Hi - I have a data set (~900 x 120) on which I’m trying to do dimension reduction. Eventually, I want to test some factor mixture models, but right now, I simply want to do a basic factor analysis. The data set isn’t huge, but it’s large enough that I’m not expecting things to be fast. However, it’s even slower than I expect.
Here’s a MWE to give a sense of things, on 1.4.2, Windows 64-bit:
using Turing, Optim
data1 = randn(900, 120)
# p = the dimension of the factor model
# this is just an example; we ignore rotational invariance issues
@model factormodel(dat, p) = begin
N, K = size(dat)
σ ~ filldist(InverseGamma(1, 1), K) # factor uniquenesses
λ ~ filldist(Normal(0, 1), p, K) # factor loadings
μ ~ filldist(Normal(0, 10), K) # variable-specific intercept
F ~ filldist(Normal(0,1), N, p) # latent factors
mu = F * λ
for k in 1:K
for i in 1:N
dat[i,k] ~ Normal(μ[k] + mu[i,k], σ[k])
(1) MLE/MAP estimates take an *extraordinarily* long time, especially compared to e.g., R's factanal() or fa() routines. I would expect it to take a few seconds, maybe. Instead, it takes so long I get tired of waiting and cancel. :( I'm not willing to wait overnight for a model like this, ha ha.
(2) standard NUTS estimation also takes a *very* long time (and seems to spend a lot of time generating values that are "rejected for numerical errors").
(3) basic MH is slightly slow, but usable (-ish).
(4) Going from ForwardDiff to a reverse-mode AD (like Zygote) does not change anything.
# Trying a reverse diff backend like Zygote doesn't change anything.
# using Zygote
# Turing.setadbackend(:zygote)
map_estimate = optimize(factormodel(data1, 1), MAP())
hmc_estimate = sample(factormodel(data1, 1), NUTS(0.65), 2000)
mh_estimate = sample(factormodel(data1, 1), MH(), 20000)
# Also tested ADVI on master, but gives errors
# advi_estimate = vi(factormodel(data1, 1), ADVI(10, 1000))
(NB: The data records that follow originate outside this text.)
`config.mk`:
```
export PLATFORM = sky130hd
export DESIGN_NAME = flash_bus_sequencer
export DESIGN_NICKNAME = d
export VERILOG_FILES = /design/src/rtl/flash_bus_sequencer.sv
export SDC_FILE = /design/constraint.sdc
export NUM_CORES = 1
export LEC_CHECK = 0
export BUFFER_PORTS_ARGS = -buffer_cell sky130_fd_sc_hd__buf_2
export CAP_MARGIN = 0
export CORE_ASPECT_RATIO = 1.5
export CORE_MARGIN = 5
export CORE_UTILIZATION = 47
export CTS_BUF_LIST = sky130_fd_sc_hd__clkbuf_4
export DETAILED_ROUTE_END_ITERATION = 10
export PLACE_DENSITY = 0.82
export SYNTH_ARGS = -nofsm -noshare
export SYNTH_HDL_FRONTEND = slang
export SYNTH_SLANG_ARGS = --single-unit
```
`constraint.sdc`:
```
create_clock -name s_axi_aclk -period 2.02 [get_ports s_axi_aclk]
set_input_delay 0.101 -clock s_axi_aclk [delete_from_list [all_inputs] [get_ports s_axi_aclk]]
set_output_delay 0.101 -clock s_axi_aclk [all_outputs]
set_load 0.05 [all_outputs]
```
`src/rtl/flash_bus_sequencer.sv`:
```
// NOR-flash pin sequencer: timed cs_n/oe_n/we_n strobes for single-word requests.
// Optional busy polling after writes: define FLASH_RDY_POLL_EN.
module flash_bus_sequencer #(
  parameter int ADDR_W     = 24,
  parameter int DATA_W     = 32,
  parameter int RD_WAIT    = 4,
  parameter int WR_SETUP   = 1,
  parameter int WR_PULSE   = 3,
  parameter int WR_HOLD    = 1,
  parameter int TURNAROUND = 1,
  parameter int TMO_W      = 16
) (
  input  logic              s_axi_aclk,
  input  logic              s_axi_aresetn,
  input  logic              req_valid,
  output logic              req_ready,
  input  logic              req_we,
  input  logic [ADDR_W-1:0] req_addr,
  input  logic [DATA_W-1:0] req_wdata,
  output logic              rsp_valid,
  input  logic              rsp_ready,
  output logic [DATA_W-1:0] rsp_rdata,
  output logic              rsp_err,
  output logic [ADDR_W-1:0] flash_addr,
  output logic [DATA_W-1:0] flash_dq_o,
  output logic              flash_dq_oe,
  input  logic [DATA_W-1:0] flash_dq_i,
  output logic              flash_cs_n,
  output logic              flash_oe_n,
  output logic              flash_we_n,
  input  logic              flash_ry_by
);

  localparam logic [2:0] S_IDLE   = 3'd0;
  localparam logic [2:0] S_RD_ACC = 3'd1;
  localparam logic [2:0] S_WR_SET = 3'd2;
  localparam logic [2:0] S_WR_PUL = 3'd3;
  localparam logic [2:0] S_WR_HLD = 3'd4;
  localparam logic [2:0] S_RSP    = 3'd5;
  localparam logic [2:0] S_TURN   = 3'd6;
`ifdef FLASH_RDY_POLL_EN
  localparam logic [2:0] S_WR_POLL = 3'd7;
`endif

  function automatic int imax(int a, int b);
    return (a > b) ? a : b;
  endfunction

  // The poll start delay (2) shares the wait-state counter.
  localparam int MAXP  = imax(imax(imax(RD_WAIT, WR_SETUP),
                                   imax(WR_PULSE, WR_HOLD)),
                              imax(TURNAROUND, 2));
  localparam int CNT_W = $clog2(MAXP + 1);

  localparam logic [CNT_W-1:0] LD_RD  = CNT_W'(RD_WAIT - 1);
  localparam logic [CNT_W-1:0] LD_SET = CNT_W'(WR_SETUP - 1);
  localparam logic [CNT_W-1:0] LD_PUL = CNT_W'(WR_PULSE - 1);
  localparam logic [CNT_W-1:0] LD_HLD = CNT_W'(WR_HOLD - 1);
  localparam logic [CNT_W-1:0] LD_TA  =
    CNT_W'((TURNAROUND > 0) ? TURNAROUND - 1 : 0);

  logic [2:0]        state_q, state_d;
  logic [CNT_W-1:0]  cnt_q, cnt_d;
  logic              cnt_zero;
  logic              cs_n_q, cs_n_d;
  logic              oe_n_q, oe_n_d;
  logic              we_n_q, we_n_d;
  logic              dq_oe_q, dq_oe_d;
  logic [ADDR_W-1:0] addr_q, addr_d;
  logic [DATA_W-1:0] dq_o_q, dq_o_d;
  logic              rsp_valid_q, rsp_valid_d;
  logic [DATA_W-1:0] rdata_q, rdata_d;

`ifdef FLASH_RDY_POLL_EN
  localparam logic [TMO_W-1:0] TMO_LAST = {{(TMO_W-1){1'b1}}, 1'b0};
  localparam logic [CNT_W-1:0] LD_POLL  = CNT_W'(2);

  logic             err_q, err_d;
  logic [TMO_W-1:0] tmo_q, tmo_d;
  logic [1:0]       ry_sync_q, ry_sync_d;
`endif

  assign cnt_zero  = (cnt_q == '0);
  assign req_ready = (state_q == S_IDLE) && !rsp_valid_q;

  always_comb begin
    state_d     = state_q;
    cnt_d       = cnt_q;
    addr_d      = addr_q;
    dq_o_d      = dq_o_q;
    rsp_valid_d = rsp_valid_q;
    rdata_d     = rdata_q;
`ifdef FLASH_RDY_POLL_EN
    err_d       = err_q;
    tmo_d       = tmo_q;
    ry_sync_d   = {ry_sync_q[0], flash_ry_by};
`endif

    case (state_q)
      S_IDLE: begin
        if (req_valid && req_ready) begin
          addr_d = req_addr;
          if (req_we) begin
            dq_o_d  = req_wdata;
            state_d = S_WR_SET;
            cnt_d   = LD_SET;
          end else begin
            state_d = S_RD_ACC;
            cnt_d   = LD_RD;
          end
        end
      end
      S_RD_ACC: begin
        if (cnt_zero) begin
          rdata_d     = flash_dq_i;
          rsp_valid_d = 1'b1;
          state_d     = S_RSP;
        end else begin
          cnt_d = cnt_q - 1'b1;
        end
      end
      S_WR_SET: begin
        if (cnt_zero) begin
          state_d = S_WR_PUL;
          cnt_d   = LD_PUL;
        end else begin
          cnt_d = cnt_q - 1'b1;
        end
      end
      S_WR_PUL: begin
        if (cnt_zero) begin
          state_d = S_WR_HLD;
          cnt_d   = LD_HLD;
        end else begin
          cnt_d = cnt_q - 1'b1;
        end
      end
      S_WR_HLD: begin
        if (cnt_zero) begin
`ifdef FLASH_RDY_POLL_EN
          state_d = S_WR_POLL;
          cnt_d   = LD_POLL;
          tmo_d   = '0;
`else
          rsp_valid_d = 1'b1;
          rdata_d     = '0;
          state_d     = S_RSP;
`endif
        end else begin
          cnt_d = cnt_q - 1'b1;
        end
      end
`ifdef FLASH_RDY_POLL_EN
      S_WR_POLL: begin
        // Give the flash time to pull ry_by low before trusting it.
        if (!cnt_zero) begin
          cnt_d = cnt_q - 1'b1;
        end else if (ry_sync_q[1]) begin
          rsp_valid_d = 1'b1;
          rdata_d     = '0;
          err_d       = 1'b0;
          state_d     = S_RSP;
        end else if (tmo_q == TMO_LAST) begin
          rsp_valid_d = 1'b1;
          rdata_d     = '0;
          err_d       = 1'b1;
          state_d     = S_RSP;
        end else begin
          tmo_d = tmo_q + 1'b1;
        end
      end
`endif
      S_RSP: begin
        if (rsp_ready) begin
          rsp_valid_d = 1'b0;
`ifdef FLASH_RDY_POLL_EN
          err_d       = 1'b0;
`endif
          if (TURNAROUND == 0) begin
            state_d = S_IDLE;
          end else begin
            state_d = S_TURN;
            cnt_d   = LD_TA;
          end
        end
      end
      S_TURN: begin
        if (cnt_zero) begin
          state_d = S_IDLE;
        end else begin
          cnt_d = cnt_q - 1'b1;
        end
      end
      default: state_d = S_IDLE;
    endcase

    // Pins follow the next state so they are registered with it.
    cs_n_d  = !(state_d inside {S_RD_ACC, S_WR_SET, S_WR_PUL, S_WR_HLD});
    oe_n_d  = (state_d != S_RD_ACC);
    we_n_d  = (state_d != S_WR_PUL);
    dq_oe_d = state_d inside {S_WR_SET, S_WR_PUL, S_WR_HLD};
  end

  always_ff @(posedge s_axi_aclk) begin
    if (!s_axi_aresetn) begin
      state_q     <= S_IDLE;
      cnt_q       <= '0;
      cs_n_q      <= 1'b1;
      oe_n_q      <= 1'b1;
      we_n_q      <= 1'b1;
      dq_oe_q     <= 1'b0;
      addr_q      <= '0;
      dq_o_q      <= '0;
      rsp_valid_q <= 1'b0;
      rdata_q     <= '0;
    end else begin
      state_q     <= state_d;
      cnt_q       <= cnt_d;
      cs_n_q      <= cs_n_d;
      oe_n_q      <= oe_n_d;
      we_n_q      <= we_n_d;
      dq_oe_q     <= dq_oe_d;
      addr_q      <= addr_d;
      dq_o_q      <= dq_o_d;
      rsp_valid_q <= rsp_valid_d;
      rdata_q     <= rdata_d;
    end
  end

`ifdef FLASH_RDY_POLL_EN
  always_ff @(posedge s_axi_aclk) begin
    if (!s_axi_aresetn) begin
      err_q     <= 1'b0;
      tmo_q     <= '0;
      ry_sync_q <= '0;
    end else begin
      err_q     <= err_d;
      tmo_q     <= tmo_d;
      ry_sync_q <= ry_sync_d;
    end
  end

  assign rsp_err = err_q;
`else
  logic [TMO_W:0] unused_poll;
  assign unused_poll = {(TMO_W+1){flash_ry_by}};
  assign rsp_err     = 1'b0;
`endif

  assign rsp_valid   = rsp_valid_q;
  assign rsp_rdata   = rdata_q;
  assign flash_addr  = addr_q;
  assign flash_dq_o  = dq_o_q;
  assign flash_dq_oe = dq_oe_q;
  assign flash_cs_n  = cs_n_q;
  assign flash_oe_n  = oe_n_q;
  assign flash_we_n  = we_n_q;

endmodule
```
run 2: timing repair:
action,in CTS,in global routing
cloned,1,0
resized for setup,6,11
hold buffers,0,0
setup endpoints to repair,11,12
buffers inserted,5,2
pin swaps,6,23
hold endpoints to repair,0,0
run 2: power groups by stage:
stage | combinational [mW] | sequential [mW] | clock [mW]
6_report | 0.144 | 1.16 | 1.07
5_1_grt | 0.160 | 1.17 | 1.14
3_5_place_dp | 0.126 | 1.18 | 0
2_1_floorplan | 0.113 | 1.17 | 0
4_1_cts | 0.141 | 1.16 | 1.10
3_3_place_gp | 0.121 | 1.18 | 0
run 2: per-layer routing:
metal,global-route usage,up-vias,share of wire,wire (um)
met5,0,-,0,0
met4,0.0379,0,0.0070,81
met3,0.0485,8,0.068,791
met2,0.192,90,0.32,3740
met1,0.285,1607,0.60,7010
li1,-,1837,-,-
===== src/rtl/counter_sequencer.sv =====
// counter_sequencer: start/stop/pause controlled up-counter with one-shot or auto-reload terminal count
module counter_sequencer #(
    parameter int WIDTH  = 4,
    parameter int PWIDTH = 4
) (
    input  logic              clk,
    input  logic              rst,
    input  logic              start,
    input  logic              stop,
    input  logic              pause,
    input  logic              auto_reload,
    input  logic [WIDTH-1:0]  limit,
    output logic [WIDTH-1:0]  count_out,
    output logic [1:0]        state_out,
    output logic              busy,
    output logic              done,
    output logic              tc_pulse,
    output logic [PWIDTH-1:0] periods
);
    typedef enum logic [1:0] {IDLE = 2'b00, RUN = 2'b01, HOLD = 2'b10, DONE = 2'b11} state_t;
    state_t           state;
    logic [WIDTH-1:0] limit_q;
    logic             reload_q;
    logic             launch;
    assign launch    = start && (limit != '0);
    assign state_out = state;
    assign busy      = (state == RUN) || (state == HOLD);
    assign done      = state == DONE;
    always_ff @(posedge clk or posedge rst) begin
        if (rst) begin
            state     <= IDLE;
            count_out <= '0;
            periods   <= '0;
            tc_pulse  <= 1'b0;
            limit_q   <= '0;
            reload_q  <= 1'b0;
        end else if (stop) begin
            state     <= IDLE;
            count_out <= '0;
            periods   <= '0;
            tc_pulse  <= 1'b0;
        end else begin
            tc_pulse <= 1'b0;
            case (state)
                IDLE, DONE: if (launch) begin
                    limit_q   <= limit;
                    reload_q  <= auto_reload;
                    periods   <= '0;
                    count_out <= '0;
                    state     <= RUN;
                end
                RUN: if (pause) state <= HOLD;
                    else if (count_out == limit_q) begin
                        tc_pulse <= 1'b1;
                        periods  <= periods + 1'b1;
                        if (reload_q) count_out <= '0;
                        else state <= DONE;
                    end else count_out <= count_out + 1'b1;
                HOLD: if (!pause) state <= RUN;
            endcase
        end
    end
endmodule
I tested on both the current stable Turing (0.13.0) and master, with same results. I certainly don’t expect this kind of model to be fast, but I would expect it to run in a feasible time. A simple one-factor model only has 900+240 parameters, which is a good number, but not outlandish.
Is there something obvious I’m missing or doing very wrong? I have read the manual’s section on optimization, and I know the one loop isn’t ideal, but I’m not sure what to replace it with, or if it’s the real culprit here. I’d welcome any advice people have.